Michael Che: Well, thank you for being here, Elmo.
Elmo: Oh, of course. SNL is my favorite. Maybe one day Elmo can host?
Michael Che: Maybe. Yeah. Now, Elmo, everybody has been talking about your beef with your friends Zoe’s pet rock, Rocco. You know, there’s all these clips of you going on crazy, unhinged rants about how Rocco’s not real.
Elmo: Okay, okay. Look. Elmo admit Elmo overreacting. And Elmo has already apologized in a long Instagram post. Elmo really can move on.
Michael Che: Well, that’s great to hear Elmo, because we were actually about to bring out a surprise guest. Ladies and gentlemen, Rocco.
Elmo: What? Why does Rocco get a chair?
Michael Che: Because Rocco’s our guest, Elmo.
Elmo: Rocco? Rocco doesn’t need a chair. Rocco doesn’t even have legs. Rocco’s a rock. What is Rocco doing here?

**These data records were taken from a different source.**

What follows belongs to an exercise in optimizing a design on an open flow for small area, a short achievable clock period and few clock cycles per item; a production flow would make more cautious choices. Function was checked by simulation only, so behaviour that the tests miss may differ from the original. No activity file was given, so power comes from the tool's default toggle rates.

## run 3
## wz_fxu
module wz_fxu (
    input  wire        clk,
    input  wire        rst,
    input  wire        in_valid,
    output wire        in_ready,
    input  wire [4:0]  in_op,
    input  wire        in_q,       
    input  wire [1:0]  in_t,       
    input  wire [3:0]  in_x,       
    input  wire [63:0] in_a,
    input  wire [63:0] in_b,
    output reg         out_valid,
    output reg  [63:0] out_data,
    output reg         out_ill
);
For scale: about 6800 cells after synthesis, ~830 flip-flops, about 65000 um2 of cells after synthesis.
Settings: LEC_CHECK=0, CAP_MARGIN=70, CORE_MARGIN=2, CORE_UTILIZATION=40, PLACE_DENSITY=0.6, SLEW_MARGIN=70, SYNTH_HIERARCHICAL=1; clock period 17.0 ns.
standard.sh (not shown) runs the stock make flow with config.mk's settings and CLKGATE_MAP_FILE= SYNTH_SCRIPT=/design/flow/synth_recipe.tcl, a recipe that flattens the netlist after the stock synthesis.
==> flow/flow/run.sh <==
#!/bin/bash
set -euo pipefail
bash standard.sh SETUP_SLACK_MARGIN=12 finish > make.log 2>&1
No stage failed in run 3, and the final checks on the layout all came back clean.
Testbench counts of run 3, summed over its fixed seeds: cycles 12,032, items 12,000.
This is an optimization exercise on Yosys and OpenROAD, whose aim is small area, a short achievable clock period and few clock cycles, not a production implementation.
The RTL was checked by simulation tests, not by an equivalence proof against the original design.

Setup of orange:
## cvu
module cvu (
    input  wire        clk,
    input  wire        rst,             
    input  wire        ctrl_bind,
    input  wire        ctrl_release,
    input  wire        ctrl_snap,
    input  wire [1:0]  cfg_mode,
    input  wire [5:0]  cfg_width_m1,
    input  wire        cfg_refin,
    input  wire        cfg_refout,
    input  wire [63:0] cfg_poly,
    input  wire [63:0] cfg_init,
    input  wire [63:0] cfg_xorout,
    input  wire        clr_res_valid,
    input  wire        clr_res_ovr,
    input  wire        in_valid,
    output wire        in_ready,
    input  wire [63:0] in_data,
    input  wire [2:0]  in_nbytes_m1,    
    input  wire        in_end,          
    input  wire        in_close,        
    input  wire        in_abort,        
    output wire        bound,
    output wire        pending,
    output reg         res_valid,
    output reg         res_ovr,
    output reg         res_invalid,
    output wire [1:0]  status,
    output reg  [63:0] result,
    output reg  [63:0] res_bytes,
    output reg  [31:0] res_units
);
    localparam [1:0] ST_OK        = 2'd0;
    localparam [1:0] ST_BUSY      = 2'd1;
    localparam [1:0] ST_BAD_PARAM = 2'd2;
    reg  [63:0] poly_q;
    reg  [63:0] init_q;
    reg  [63:0] ci_q;         
    reg  [5:0]  wm1_q;
    reg         refin_q;
    reg         refout_q;
    reg  [31:0] g_q;          
  ...
Size: ~450 I/O pins, about 64000 um2 of cells after synthesis.
export LEC_CHECK = 0
export CAP_MARGIN = 20
export CORE_MARGIN = 2
export CORE_UTILIZATION = 45
export SLEW_MARGIN = 20
export SYNTH_HIERARCHICAL = 1
create_clock -name core_clock -period 44.0 [get_ports {clk}]
standard.sh (not shown) runs the stock make flow with config.mk's settings and CLKGATE_MAP_FILE= SYNTH_SCRIPT=/design/flow/synth_recipe.tcl, a recipe that flattens the netlist after the stock synthesis.
==> flow/flow/run.sh <==
#!/bin/bash
# Standard ORFS layout (the standard.sh, standard synthesis), with the
# resizer's setup repair asked for extra slack (SETUP_SLACK_MARGIN) so that
# it works on the paths that set the achieved period, and plain buffers on
# the ports.  flow/knobs.txt holds these make variables, one per line.  The
# SDC (clock period, I/O delays) is unchanged.  Each tool's output goes to a
# log file in this folder (make's to flow_make.log, ORFS's own logs under
# orfs/logs).
set -euo pipefail
mapfile -t KNOBS < <(grep -v '^#' flow/knobs.txt | grep -v '^$')
bash standard.sh "${KNOBS[@]}" finish > flow_make.log 2>&1
==> flow/flow/knobs.txt <==
SETUP_SLACK_MARGIN=33.7
TNS_END_PERCENT=100
MATCH_CELL_FOOTPRINT=0
BUFFER_PORTS_ARGS=-buffer_cell sky130_fd_sc_hd__buf_1
CTS_BUF_LIST=sky130_fd_sc_hd__clkbuf_8
DONT_USE_CELLS=sky130_fd_sc_hd__probe_p_8 sky130_fd_sc_hd__probec_p_8 sky130_fd_sc_hd__lpflow_bleeder_1 sky130_fd_sc_hd__lpflow_clkbufkapwr_1 sky130_fd_sc_hd__lpflow_clkbufkapwr_16 sky130_fd_sc_hd__lpflow_clkbufkapwr_2 sky130_fd_sc_hd__lpflow_clkbufkapwr_4 sky130_fd_sc_hd__lpflow_clkbufkapwr_8 sky130_fd_sc_hd__lpflow_clkinvkapwr_1 sky130_fd_sc_hd__lpflow_clkinvkapwr_16 sky130_fd_sc_hd__lpflow_clkinvkapwr_2 sky130_fd_sc_hd__lpflow_clkinvkapwr_4 sky130_fd_sc_hd__lpflow_clkinvkapwr_8 sky130_fd_sc_hd__lpflow_decapkapwr_12 sky130_fd_sc_hd__lpflow_decapkapwr_3 sky130_fd_sc_hd__lpflow_decapkapwr_4 sky130_fd_sc_hd__lpflow_decapkapwr_6 sky130_fd_sc_hd__lpflow_decapkapwr_8 sky130_fd_sc_hd__lpflow_inputiso0n_1 sky130_fd_sc_hd__lpflow_inputiso0p_1 sky130_fd_sc_hd__lpflow_inputiso1n_1 sky130_fd_sc_hd__lpflow_inputiso1p_1 sky130_fd_sc_hd__lpflow_inputisolatch_1 sky130_fd_sc_hd__lpflow_isobufsrc_1 sky130_fd_sc_hd__lpflow_isobufsrc_16 sky130_fd_sc_hd__lpflow_isobufsrc_2 sky130_fd_sc_hd__lpflow_isobufsrc_4 sky130_fd_sc_hd__lpflow_isobufsrc_8 sky130_fd_sc_hd__lpflow_isobufsrckapwr_16 sky130_fd_sc_hd__lpflow_lsbuf_lh_hl_isowell_tap_1 sky130_fd_sc_hd__lpflow_lsbuf_lh_hl_isowell_tap_2 sky130_fd_sc_hd__lpflow_lsbuf_lh_hl_isowell_tap_4 sky130_fd_sc_hd__lpflow_lsbuf_lh_isowell_4 sky130_fd_sc_hd__lpflow_lsbuf_lh_isowell_tap_1 sky130_fd_sc_hd__lpflow_lsbuf_lh_isowell_tap_2 sky130_fd_sc_hd__lpflow_lsbuf_lh_isowell_tap_4  sky130_fd_sc_hd__xnor3_1 sky130_fd_sc_hd__xnor3_2 sky130_fd_sc_hd__xnor3_4 sky130_fd_sc_hd__xor3_1 sky130_fd_sc_hd__xor3_2 sky130_fd_sc_hd__xor3_4
Every stage of the flow completed for orange, and the final layout passed the timing, design-rule and antenna checks.
Testbench counts of orange, summed over its fixed seeds: cycles 141,870.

Michael Che: Well, he was in the building getting the COVID test.
Elmo: What? How? How is Rocco getting a COVID test? Tell Elmo. Rocco doesn’t even have a nose. Rocco doesn’t even have a respiratory system.
Michael Che: Ay, look. SNL requires all visitors to get tested.
Elmo: Why is Rocco visiting SNL?
Michael Che: Oh, we wanted him to get a feel of the place before he hosts next month.
Elmo: What?[An Instagram post of SNL appears where it’s written “FEB 19, Rocco, Rocco”.]
Michael Che: Oh, you see? Yes.
Elmo: Rocco is host and musical guest? [yelling] How?
Michael Che: [pulls Rocco near] Hold on. What’s that Rocco? [giggling] Yeah. That’s kind of true. Elmo do be doing that.
Elmo: Don’t gaslight Elmo. Come on, Mike. Elmo feel that Elmo going insane here.
Michael Che: You know, I really like this dude, man. Here, man. Have a cookie. [Michael Che puts a cooking on the small chair or Rocco]
Elmo: Can Elmo have a cookie?
Michael Che: Nah, I’m sorry man. That’s my last one.
Elmo: The last cookie? [starts shivering] The last cookie! It’s happening again. [shouting] Ah! Okay. That’s it! Paper covers rock. Prepare to die Rocco! [puts a paper on the rock and pushes it away]
Michael Che: Oh! Come on, man! Rocco’s family is here. [Cut to few rocks placed on audience seat]
Elmo: Elmo give up. I’m sorry.
Michael Che: Rocco, everybody.
Elmo: Rocco? But Elmo was the one who was your guest.
Michael Che: For Weekend Update, I’m Michael Che.
Colin Jost: I’m Colin Jost. Goodnight.